The input:
$ cat config.mk
export PLATFORM = sky130hd
export DESIGN_NAME = pipe_stage_chain
export DESIGN_NICKNAME = d
export VERILOG_FILES = /design/src/rtl/pipe_stage_chain.sv
export SDC_FILE = /design/constraint.sdc
export NUM_CORES = 1
export LEC_CHECK = 0
export CORE_MARGIN = 2
export CORE_UTILIZATION = 53
export CTS_BUF_LIST = sky130_fd_sc_hd__clkbuf_16
export CTS_CLUSTER_DIAMETER = 40
export CTS_CLUSTER_SIZE = 28
export DETAILED_ROUTE_END_ITERATION = 12
export HOLD_SLACK_MARGIN = 0.03
export PLACE_DENSITY = 0.84
export REMOVE_ABC_BUFFERS = 1
export SLEW_MARGIN = 20
export SYNTH_ARGS = -nofsm -noshare
export SYNTH_HDL_FRONTEND = slang
export SYNTH_SLANG_ARGS = --single-unit
$ cat constraint.sdc
create_clock -name CLK -period 6.2 [get_ports CLK]
set_clock_uncertainty 0.15 [all_clocks]
set_input_delay 1.86 -clock CLK [delete_from_list [all_inputs] [get_ports CLK]]
set_output_delay 1.86 -clock CLK [all_outputs]
set_load 0.01 [all_outputs]
$ cat src/rtl/pipe_stage_chain.sv
// pipe_stage_chain: DEPTH-deep chain of valid/ready register stages with
// bubble collapse, synchronous flush and asynchronous active-high reset.
// Optional feature: define PIPE_OCC_EN to add the occupancy port and counter.
module pipe_stage_chain #(
    parameter int WL    = 32,
    parameter int DEPTH = 2
) (
    input  logic          CLK,
    input  logic          RST,
    input  logic          in_valid,
    output logic          in_ready,
    input  logic [WL-1:0] in_data,
    output logic          out_valid,
    input  logic          out_ready,
    output logic [WL-1:0] out_data,
    input  logic          flush
`ifdef PIPE_OCC_EN
    ,
    output logic [$clog2(DEPTH+1)-1:0] occupancy
`endif
);

    logic [DEPTH-1:0] r_valid;
    logic [WL-1:0]    r_data [DEPTH];

    logic [DEPTH-1:0] w_ready;
    logic [DEPTH-1:0] w_prev_valid;
    logic [WL-1:0]    w_prev_data [DEPTH];
    logic             w_in_xfer;

    localparam logic [DEPTH-1:0] AllOnes = {DEPTH{1'b1}};

    // Stage k may load when some stage at or ahead of it is empty, or downstream drains.
    always_comb begin
        w_ready = '0;
        for (int k = 0; k < DEPTH; k++) begin
            w_ready[k] = out_ready | ((r_valid >> k) != (AllOnes >> k));
        end
    end

    assign in_ready  = w_ready[0] & ~flush & ~RST;
    assign w_in_xfer = in_valid & in_ready;

    // Predecessor of each stage: upstream port for stage 0, previous stage otherwise.
    always_comb begin
        w_prev_valid    = '0;
        w_prev_valid[0] = w_in_xfer;
        w_prev_data[0]  = in_data;
        for (int k = 1; k < DEPTH; k++) begin
            w_prev_valid[k] = r_valid[k-1];
            w_prev_data[k]  = r_data[k-1];
        end
    end

    // Stage registers: flush drops valid bits only; stalled stages hold.
    always_ff @(posedge CLK or posedge RST) begin
        if (RST) begin
            r_valid <= '0;
            for (int k = 0; k < DEPTH; k++) begin
                r_data[k] <= '0;
            end
        end else if (flush) begin
            r_valid <= '0;
        end else begin
            for (int k = 0; k < DEPTH; k++) begin
                if (w_ready[k]) begin
                    r_valid[k] <= w_prev_valid[k];
                    r_data[k]  <= w_prev_data[k];
                end
            end
        end
    end

    assign out_valid = r_valid[DEPTH-1];
    assign out_data  = r_data[DEPTH-1];

`ifdef PIPE_OCC_EN
    localparam int unsigned OccW = $clog2(DEPTH+1);

    logic [OccW-1:0] r_occ;
    logic            w_out_xfer;

    assign w_out_xfer = out_valid & out_ready;

    // Count of valid stages, tracked from port transfers.
    always_ff @(posedge CLK or posedge RST) begin
        if (RST) begin
            r_occ <= '0;
        end else if (flush) begin
            r_occ <= '0;
        end else if (w_in_xfer && !w_out_xfer) begin
            r_occ <= r_occ + OccW'(1);
        end else if (!w_in_xfer && w_out_xfer) begin
            r_occ <= r_occ - OccW'(1);
        end
    end

    assign occupancy = r_occ;
`endif

endmodule

; ---- Word-level counts from Yosys, hierarchy flattened
; Cells that the tools add are included.
[classes]
eq_ne = 1
n_mux = 3
bitwise_logic = 8
n_reduce_logical = 4
[ops]
columns = op, n
row1 = AND reduction 2 bit, 2
row2 = nonzero test 2 bit, 2
row3 = bitwise AND 1 bit, 3
row4 = inverter 1 bit, 3
row5 = 2-to-1 mux 1 bit, 2
row6 = 2-to-1 mux 2 bit, 1
row7 = inequality test 2 bit (second input constant), 1
row8 = OR 1 bit, 2
[word_totals]
reg_bits = 66
input_bits = 37
out_inout_bits = 34
wordCells = 20

; ---- Longest topological paths before layout
; Gate-level depths: netlist of the first run.
[depth]
word_depth = 7
mapped_depth = 4
depth_no_buf = 3

; ---- Worst setup path after synthesis of the first run
; No wires, ideal clock.
[synth_timing]
path_kind = input to output
startpoint = input port RST
endpoint = output port in_ready
arrival_ns = 3.588
setup_slack_ns = 0.602
cell_stages = 2
path_buffers = 0
path_cell_list = inv_1 > and2_1
[synth_via]
elab_chain_cells = 2
[synth_rtl]
columns = element, line_no
row1 = start: declaration, 9  ; input logic RST,
row2 = inverter 1 bit, 41  ; assign in_ready = w_ready[0] & ~flush & ~RST;
row3 = bitwise AND 1 bit, 41
row4 = end: declaration, 11  ; output logic in_ready,
; Every way passes these cells.

; ---- Worst setup path after layout of the first run
[layout_timing]
startpoint = input port out_ready
endpoint = output port in_ready
[layout_via]
elab_chain_cells = 3
[layout_rtl]
columns = element, line_no
row1 = start: declaration, 14  ; input logic out_ready,
row2 = OR 1 bit, 37  ; w_ready[k] = out_ready | ((r_valid >> k) != (AllOnes >> k));
row3 = bitwise AND 1 bit (2 in series), 41
; Every way passes these cells.

==> results of run 1 <==
placed cells by master, fill, tap and decap left out:
cell and count:
mux2_2 33, clkinv_2 2, buf_4 2, clkdlybuf4s50_1 70, clkinv_1 2, and2_1 1
inv_2 1, nor2_4 1, dfrtp_1 66, mux2_4 29, nor2_1 2, mux2_1 2
bufinv_16 3, clkbuf_16 9, a21oi_1 1, nand2_1 2, a21oi_4 1, nor2b_4 1
power breakdown:
part / internal (mW) / leakage (nW) / switching, mW / total [mW]
clock: 0.388 / 0.164 / 0.169 / 0.557
sequential: 0.487 / 0.777 / 0.0284 / 0.515
combinational: 0.137 / 0.682 / 0.0710 / 0.208
sequential cells by signal, summed over array words and instances (netlist names):
signal / count
r_valid: 2
out_data: 32
r_data: 32
worst max-delay path, cell delays in order:
cell and delay (ns):
clkdlybuf4s50_1 0.51, nor2b_4 0.08, a21oi_4 0.14, and2_1 0.13, clkdlybuf4s50_1 0.52
metrics by stage:
stage               cell area (sq um)  cells   util
floorplan                        2550    140      -
global placement                 3360    282  0.649
detailed placement               3360    282  0.649
CTS                              3690    298  0.713
global route                     3690    298  0.713
finish                           3690    298  0.713
layout make-up:
cell class | count | area, sq um
clock buffers | 9 | 225
clock inverters | 7 | 108
fillers | 348 | 1480
inverters | 1 | 3.75
multi-input cells | 73 | 897
flip-flops and latches | 66 | 1650
well taps | 70 | 87.6
repair buffers | 72 | 716
metal layers:
layer | vias to the layer above | global-route usage
li1 | 667 | -
met1 | 750 | 0.229
met2 | 51 | 0.275
met3 | 4 | 0.0651
met4 | 0 | 0.0643
met5 | - | 0
cells by family after synthesis:
kind of cell | Yosys count
flops | 66
buf+inv | 39
compound gates | 2
mux | 64
simple gates | 7
path summary, 6_finish.rpt:
check,end,slack [ns],cells past startpoint
setup / recovery,in_ready,0.95,5
hold / removal,out_data[6]$_DFFE_PP0P_,0.34,1
setup reg to reg,out_data[25]$_DFFE_PP0P_,4.24,3
hold reg to reg,out_data[6]$_DFFE_PP0P_,0.34,1
max in group asynchronous,out_data[24]$_DFFE_PP0P_,3.37,3
min in group asynchronous,r_data[48]$_DFFE_PP0P_,2.03,3
==> impl_metrics.tcl, run 1 <==
set metrics [dict create \
    outcome "complete, no violations" \
    floorplan.die_area_sq_um 6000 \
    vdd_drop_max_mv 0.203 \
    hp-start "out_data[6]$_DFFE_PP0P_" \
    worst_slew_pin_slew_ns 0.963 \
    fin_ws_ns 0.946 \
    synth_edf_count 0 \
    start_util 0.553 \
    wl_met2_mm 2.34 \
    htree_levels 3 \
    yosys.area.top_type_share 0.577 \
    dpl.hpwl_mm 3.15 \
    tns_ns 0 \
    synthFlopType "dfrtp_1" \
    ys_async_sr_fraction 1.00 \
    ys_seq_elements 66 \
    antenna_found_initial 0 \
    ys_types 14 \
    row_count 26 \
    hold_viol_final 0 \
    grt_pass1_vias 1574 \
    grt_pass1_wl_mm 7.97 \
    drtPass1Iterations 4 \
    gp_congestion 0.754 \
    nNetsFinal 260 \
    synthAdderAreaFrac 0 \
    clk_path_buf_depth 2 \
    cts.repair.resized 0 \
    cts_root_buf "clkbuf_16" \
    rsz0062_at_grt "no" \
    cts_sinks 66 \
    postCtsSetupRepairBufs 0 \
    cp-startpoint "out_ready" \
    worstPathRequired_ns 4.19 \
    hold_buffers 0 \
    setup_viol 0 \
    synthCells 178 \
    io_pins 71 \
    vias 1472 \
    crit_fanout 4 \
    drtIter0Drc 56 \
    wl_per_cell_um 16.2 \
    coreArea_sq_um 5170 \
    dieHeight_um 77.5 \
    seq_area_frac_synth 0.577 \
    clkLatencyLatePin_ns 0.32 \
    wl_mm 4.84 \
    total_power_mw 1.28 \
    yosysMostFrequentCell "dfrtp_1" \
    post-route-drc-count 0 \
    cap_violations 0 \
    avgSynthCellArea_sq_um 16.1 \
    antenna_cells 0 \
    crit_type "input port to output pin" \
    cp.arrival_ns 3.24 \
    cts_made_buffers 9 \
    io_buffers 70 \
    power.density_nw_per_um2 347 \
    cellLeakagePower_nw 1.62 \
    grt.overflow.total 0 \
    maxSlewViolCount 0 \
    synthXorXnorAreaFrac 0 \
    maxSlewHeadroom 0.357 \
    synth_top_area_cell "dfrtp_1" \
    drive_gt1_frac 0.360 \
    die_x_um 77.5 \
    synth_common_cells "66 x dfrtp_1, 33 x mux2_2, 32 x buf_4, 29 x mux2_4, 6 x buf_6" \
    grt_max_degree 68 \
    whs_ns 0.344 \
    synth_compound_area_frac 0.00744 \
    synth_area_leaders "dfrtp_1 58%, mux2_4 15%, mux2_2 13%" \
    synthMuxAreaShare 0.290 \
    layout_min_cycle_time_ns 5.25 \
    r2r-start "r_valid[1]$_DFFE_PP0P_" \
    synth_top_family_by_area "multiplexers" \
    met3_length_um 216 \
    ys.warnings.count 0 \
    end_kind "output pin" \
    top_layer "met4" \
    syn_area_sq_um 2860 \
    ant_nets 0 \
    place_ws_ns 0.942 \
    startpoint_type "input port" \
    area_growth_pct 29.0 \
    path_clk_slew_ns 0.05 \
    fmax_mhz 190 \
    hp-class "flop to flop" \
    cts_tree "yes" \
    yosys.area_share.simple 0.0162 \
    finalCritPeriodShare 0.847 \
    wl_met1_mm 2.22 \
    viasPerCell 4.94 \
    grt_use_total 0.177 \
]
Note: power is estimated with default switching activity, not from simulation.
==> run 2, diff against run 1 <==
- CORE_UTILIZATION: 53 -> 44
- PLACE_DENSITY: 0.84 -> 0.74
- clock period: 6.2 -> 4.6 ns (I/O delays scaled with it)
==> impl_metrics.tcl, run 2 (same netlist as run 1, synthesis figures left out) <==
set metrics [dict create \
    worstPathRequired_ns 3.07 \
    outcome "complete, no violations" \
    cts_tree "yes" \
    antenna_cells 0 \
    cp.arrival_ns 2.75 \
    p_int_mw 1.30 \
    swShare 0.212 \
    die_x_um 84.6 \
    floorplan.die_area_sq_um 7160 \
    startpoint_type "input port" \
    final_cell_mix "70 x clkdlybuf4s50_1, 66 x dfrtp_1, 33 x mux2_2" \
    crit_type "input port to output pin" \
    wl_mm 4.80 \
    viasPerCell 4.74 \
    rsz0062_at_grt "no" \
    final_common_cell "clkdlybuf4s50_1" \
    gp_congestion 0.804 \
    worst_slew_pin_slew_ns 0.846 \
    r2r-end "r_data[61]$_DFFE_PP0P_" \
    instances_no_fill 304 \
    coreArea_sq_um 6310 \
    start_util 0.453 \
    fmax_mhz 234 \
    drtIter0Drc 47 \
    reg2regPathDepth 4 \
    area_growth_pct 28.3 \
    clk_path_buf_depth 2 \
    dieHeight_um 84.6 \
    antenna_found_initial 0 \
    crit_fanout 4 \
    hold_buffers 0 \
    vias 1442 \
    maxSlewViolCount 0 \
    cts_root_buf "clkbuf_16" \
    total_power_mw 1.65 \
    holdPathStages 1 \
    finalCritPeriodShare 0.930 \
    switchingPower_mw 0.350 \
    wl_per_cell_um 15.8 \
    io_pins 71 \
    wl_met2_mm 2.25 \
    cap_violations 0 \
    grt_pass1_vias 1575 \
    clkLatencyLatePin_ns 0.31 \
    wl_met1_mm 2.14 \
    hp-start "out_data[7]$_DFFE_PP0P_" \
    top_layer "met4" \
    end_kind "output pin" \
    maxSlewHeadroom 0.436 \
    ant_nets 0 \
    row_count 29 \
    cts_sinks 66 \
    p_clk_frac 0.411 \
    cp_cell_sequence "clkdlybuf4s50_1 > nor2b_4 > a21oi_4 > and2_1 > clkdlybuf4s50_1" \
    min_to "out_data[7]$_DFFE_PP0P_" \
    post-route-drc-count 0 \
    dpl_cell_area_sq_um 3370 \
    layout_min_cycle_time_ns 4.28 \
    io_buffers 70 \
    tns_ns 0 \
    drive_gt1_frac 0.357 \
    hp-class "flop to flop" \
    nFillCells 520 \
    grt_pass1_wl_mm 8.13 \
    pwr-share-comb 0.169 \
    vdd_drop_max_mv 0.283 \
    worst_path_most_repeated_cell "clkdlybuf4s50_1" \
    rrSetupSlack_ns 2.73 \
    power.density_nw_per_um2 451 \
    max_stage_delay_ns 0.52 \
    drtPass1Iterations 4 \
    cts.repair.resized 0 \
    cpMaxStageDelayCell "clkdlybuf4s50_1" \
    path_clk_slew_ns 0.05 \
    hold_viol_final 0 \
    cts_made_buffers 9 \
    place_ws_ns 0.316 \
    fin_ws_ns 0.320 \
    postCtsSetupRepairBufs 0 \
    r2r-start "r_valid[1]$_DFFE_PP0P_" \
    grt_max_degree 68 \
    nNetsFinal 261 \
    grt_use_total 0.150 \
    grt.overflow.total 0 \
    dpl.hpwl_mm 3.11 \
    htree_levels 3 \
    postLayoutCellArea_sq_um 3670 \
    met3_length_um 205 \
    cellLeakagePower_nw 1.61 \
    power_frac_seq 0.420 \
    dp.cells 290 \
    setup_viol 0 \
]
run 2: cell count changes in the layout (fill, tap and decap cells not counted):
| cell | previous run | this run |
|---|---|---|
| buf_4 | 2 | 3 |
| inv_1 | 0 | 1 |
| bufinv_16 | 3 | 2 |
| clkinv_1 | 2 | 1 |
| clkinv_2 | 2 | 1 |
run 2: metal layers:
| layer | GRT usage | vias up |
|---|---|---|
| li1 | - | 666 |
| met1 | 0.203 | 717 |
| met2 | 0.213 | 47 |
| met3 | 0.0344 | 12 |
| met4 | 0.102 | 0 |
| met5 | 0 | - |
run 2: how the worst max path moves through the flow:
stage	startpoint	endpoint	slack, ns	depth (start not counted)
after floorplan	RST	in_ready	-0.04	2
after global placement	out_ready	in_ready	0.33	5
after detailed placement	out_ready	in_ready	0.32	5
after CTS	out_ready	in_ready	0.32	5
after global routing	out_ready	in_ready	0.26	5
final	out_ready	in_ready	0.32	5
run 2: layout make-up:
cell class	count	area [sq um]	area share
Clock buffer	9	225	0.0614
Clock inverter	5	72.6	0.0198
Inverter	1	3.75	0.00102
Multi-Input combinational cell	73	897	0.244
Sequential cell	66	1650	0.450
Tap cell	77	96.3	0.0263
Timing Repair Buffer	73	723	0.197
run 2: stage by stage:
stage	util	hold WS [ns]
floorplan	-	0.314
global placement	0.534	0.326
detailed placement	0.534	0.338
CTS	0.581	0.355
global route	0.581	0.361
finish	0.581	0.344
run 2: power by group through the flow:
stage | sequential [mW] | clock, mW | combinational, mW
floorplan | 0.720 | 0 | 0.112
global placement | 0.701 | 0 | 0.279
detailed placement | 0.703 | 0 | 0.284
CTS | 0.695 | 0.702 | 0.285
global route | 0.704 | 0.732 | 0.299
finish | 0.694 | 0.680 | 0.279
run 2: critical path, delay by kind of cell:
| family | cells | cell delay [ns] |
|---|---|---|
| and+or+nand+nor | 2 | 0.20 |
| buffers and inverters | 2 | 1.02 |
| AOI/OAI and AO/OA | 1 | 0.14 |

What the task requires:
Ending with the line containing "set_input_delay 1.86 -clock", please print exactly the lines of the material above from its first line onward, and nothing else.

Exercise output:
$ cat config.mk
export PLATFORM = sky130hd
export DESIGN_NAME = pipe_stage_chain
export DESIGN_NICKNAME = d
export VERILOG_FILES = /design/src/rtl/pipe_stage_chain.sv
export SDC_FILE = /design/constraint.sdc
export NUM_CORES = 1
export LEC_CHECK = 0
export CORE_MARGIN = 2
export CORE_UTILIZATION = 53
export CTS_BUF_LIST = sky130_fd_sc_hd__clkbuf_16
export CTS_CLUSTER_DIAMETER = 40
export CTS_CLUSTER_SIZE = 28
export DETAILED_ROUTE_END_ITERATION = 12
export HOLD_SLACK_MARGIN = 0.03
export PLACE_DENSITY = 0.84
export REMOVE_ABC_BUFFERS = 1
export SLEW_MARGIN = 20
export SYNTH_ARGS = -nofsm -noshare
export SYNTH_HDL_FRONTEND = slang
export SYNTH_SLANG_ARGS = --single-unit
$ cat constraint.sdc
create_clock -name CLK -period 6.2 [get_ports CLK]
set_clock_uncertainty 0.15 [all_clocks]
set_input_delay 1.86 -clock CLK [delete_from_list [all_inputs] [get_ports CLK]]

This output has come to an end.